The estimator returns 10, slightly underestimating due to two very small conferences (sizes 5 and 7) that are hard to distinguish spectrally. We proceed with the known \(K = 12\):

fit_football <- community_detect(football_A, K = 12, model = "sbm",
                                  n_init = 30, seed = 1)
misclustering_rate(football_labels, fit_football$labels)
#> [1] 0.08695652

C:5xW2PpK8D-intro.R

sparsecommunity misclassifies 10 of 115 teams (8.7%). These are primarily independent teams and teams from small conferences that schedule games across conference lines. The spectral embedding confirms the 12-cluster structure:

plot(fit_football)
Spectral embedding of the football network. Colors indicate detected community; the 12 athletic conferences are largely separated.

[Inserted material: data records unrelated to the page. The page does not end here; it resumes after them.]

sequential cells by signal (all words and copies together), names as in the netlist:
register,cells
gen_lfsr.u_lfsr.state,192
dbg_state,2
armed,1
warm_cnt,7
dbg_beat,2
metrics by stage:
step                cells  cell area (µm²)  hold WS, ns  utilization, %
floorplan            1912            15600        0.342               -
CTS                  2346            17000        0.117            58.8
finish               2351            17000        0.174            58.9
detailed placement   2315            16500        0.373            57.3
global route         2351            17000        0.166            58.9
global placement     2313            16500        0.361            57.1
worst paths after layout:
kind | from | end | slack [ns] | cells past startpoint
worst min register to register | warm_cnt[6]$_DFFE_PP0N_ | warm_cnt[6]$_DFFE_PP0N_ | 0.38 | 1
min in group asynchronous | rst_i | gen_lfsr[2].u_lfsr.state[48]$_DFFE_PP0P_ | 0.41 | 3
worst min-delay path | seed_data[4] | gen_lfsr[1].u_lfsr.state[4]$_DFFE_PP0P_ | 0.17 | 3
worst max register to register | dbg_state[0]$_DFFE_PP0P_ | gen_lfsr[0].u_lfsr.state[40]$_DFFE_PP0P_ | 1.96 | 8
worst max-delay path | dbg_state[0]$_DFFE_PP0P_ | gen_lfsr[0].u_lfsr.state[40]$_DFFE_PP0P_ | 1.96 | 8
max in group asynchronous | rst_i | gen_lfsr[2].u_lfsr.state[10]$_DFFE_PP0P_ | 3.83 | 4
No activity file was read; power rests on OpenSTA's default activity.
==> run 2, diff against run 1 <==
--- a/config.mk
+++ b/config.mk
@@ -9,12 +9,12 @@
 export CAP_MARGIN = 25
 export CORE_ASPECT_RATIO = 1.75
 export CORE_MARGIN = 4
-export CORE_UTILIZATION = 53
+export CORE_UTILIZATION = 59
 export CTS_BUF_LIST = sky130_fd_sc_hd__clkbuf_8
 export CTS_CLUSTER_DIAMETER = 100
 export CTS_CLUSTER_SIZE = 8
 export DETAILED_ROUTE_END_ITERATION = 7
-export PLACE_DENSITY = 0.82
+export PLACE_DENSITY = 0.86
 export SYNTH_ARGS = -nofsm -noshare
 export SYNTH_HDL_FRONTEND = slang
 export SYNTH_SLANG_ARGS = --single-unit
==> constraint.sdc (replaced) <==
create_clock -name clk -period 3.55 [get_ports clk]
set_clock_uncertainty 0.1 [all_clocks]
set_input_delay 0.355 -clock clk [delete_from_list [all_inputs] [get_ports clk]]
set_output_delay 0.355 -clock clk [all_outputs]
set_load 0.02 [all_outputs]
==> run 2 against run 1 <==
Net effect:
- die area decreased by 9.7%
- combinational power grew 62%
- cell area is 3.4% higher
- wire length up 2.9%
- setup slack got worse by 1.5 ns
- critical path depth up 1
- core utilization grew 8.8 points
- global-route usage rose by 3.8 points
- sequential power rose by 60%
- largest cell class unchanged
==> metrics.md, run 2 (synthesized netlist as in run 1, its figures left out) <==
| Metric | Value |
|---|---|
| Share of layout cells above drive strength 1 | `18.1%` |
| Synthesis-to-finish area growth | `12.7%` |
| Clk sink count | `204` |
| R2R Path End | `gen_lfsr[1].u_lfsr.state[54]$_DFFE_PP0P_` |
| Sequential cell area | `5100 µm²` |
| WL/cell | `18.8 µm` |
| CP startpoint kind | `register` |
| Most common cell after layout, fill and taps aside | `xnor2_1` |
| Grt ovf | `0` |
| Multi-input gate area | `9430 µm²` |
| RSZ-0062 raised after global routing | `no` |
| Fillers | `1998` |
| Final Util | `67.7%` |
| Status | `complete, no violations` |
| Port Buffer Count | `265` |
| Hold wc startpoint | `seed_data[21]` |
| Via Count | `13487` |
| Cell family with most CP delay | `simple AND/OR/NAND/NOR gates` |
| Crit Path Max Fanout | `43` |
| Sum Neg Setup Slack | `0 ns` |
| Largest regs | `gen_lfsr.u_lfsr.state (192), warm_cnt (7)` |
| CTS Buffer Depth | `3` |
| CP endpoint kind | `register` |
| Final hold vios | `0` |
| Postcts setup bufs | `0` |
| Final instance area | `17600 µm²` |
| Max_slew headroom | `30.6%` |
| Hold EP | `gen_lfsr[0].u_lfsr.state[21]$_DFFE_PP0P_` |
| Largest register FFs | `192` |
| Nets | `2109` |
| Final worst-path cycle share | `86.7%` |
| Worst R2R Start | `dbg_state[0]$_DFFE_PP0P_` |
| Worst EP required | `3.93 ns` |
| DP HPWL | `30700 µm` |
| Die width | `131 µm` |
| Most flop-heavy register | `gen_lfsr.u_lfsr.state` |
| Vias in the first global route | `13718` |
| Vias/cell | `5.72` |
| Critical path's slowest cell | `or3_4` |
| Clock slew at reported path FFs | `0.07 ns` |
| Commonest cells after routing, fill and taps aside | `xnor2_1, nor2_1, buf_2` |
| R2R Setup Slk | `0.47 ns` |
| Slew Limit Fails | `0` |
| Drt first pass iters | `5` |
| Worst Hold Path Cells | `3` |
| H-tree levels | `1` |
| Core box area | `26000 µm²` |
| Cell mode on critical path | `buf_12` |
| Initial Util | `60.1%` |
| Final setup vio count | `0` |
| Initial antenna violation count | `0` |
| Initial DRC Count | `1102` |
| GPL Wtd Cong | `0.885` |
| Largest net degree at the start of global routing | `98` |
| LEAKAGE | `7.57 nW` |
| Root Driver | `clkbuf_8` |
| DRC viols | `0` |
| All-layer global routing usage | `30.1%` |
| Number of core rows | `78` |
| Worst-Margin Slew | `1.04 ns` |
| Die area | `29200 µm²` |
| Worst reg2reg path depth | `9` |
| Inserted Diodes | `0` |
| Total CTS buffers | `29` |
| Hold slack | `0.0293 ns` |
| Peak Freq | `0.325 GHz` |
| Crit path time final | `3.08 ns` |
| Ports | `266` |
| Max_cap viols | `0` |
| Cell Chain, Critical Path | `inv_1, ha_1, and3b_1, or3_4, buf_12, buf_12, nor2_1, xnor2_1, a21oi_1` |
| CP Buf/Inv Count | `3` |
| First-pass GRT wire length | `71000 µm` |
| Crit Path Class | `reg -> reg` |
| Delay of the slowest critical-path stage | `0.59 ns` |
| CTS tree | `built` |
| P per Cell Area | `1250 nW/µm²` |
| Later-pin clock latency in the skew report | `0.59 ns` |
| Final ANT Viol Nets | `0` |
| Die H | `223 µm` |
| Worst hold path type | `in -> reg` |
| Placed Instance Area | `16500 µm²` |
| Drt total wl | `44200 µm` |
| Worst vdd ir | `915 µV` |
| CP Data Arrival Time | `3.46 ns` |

Spectral embedding of the football network. Colors indicate detected community; the 12 athletic conferences are largely separated.

C:5xW2PpK8D-intro.R


5. Summary of the community_detect() interface

Argument Default Description
A Adjacency matrix (sparse or dense)
K Number of communities
model "dcsbm" "sbm" for k-means; "dcsbm" for spherical k-median
n_init 20 Random restarts for clustering
max_iter 100 Max iterations per restart
reg TRUE Degree regularization in Laplacian embedding
seed NULL Random seed

The returned "sparsecommunity" object contains:

Component Description
labels Integer vector of community assignments (length \(n\))
embedding \(n \times K\) spectral embedding matrix
eigenvalues Top-\(K\) eigenvalues of the regularized Laplacian
centers \(K \times K\) cluster centers in embedding space
objective Within-cluster sum of distances at convergence

References

Lei, J. and Rinaldo, A. (2015). Consistency of spectral clustering in stochastic block models. Annals of Statistics, 43(1), 215–237. https://doi.org/10.1214/14-AOS1274

Girvan, M. and Newman, M. E. J. (2002). Community structure in social and biological networks. Proceedings of the National Academy of Sciences, 99(12), 7821–7826. https://doi.org/10.1073/pnas.122653799

Zachary, W. W. (1977). An information flow model for conflict and fission in small groups. Journal of Anthropological Research, 33(4), 452–473.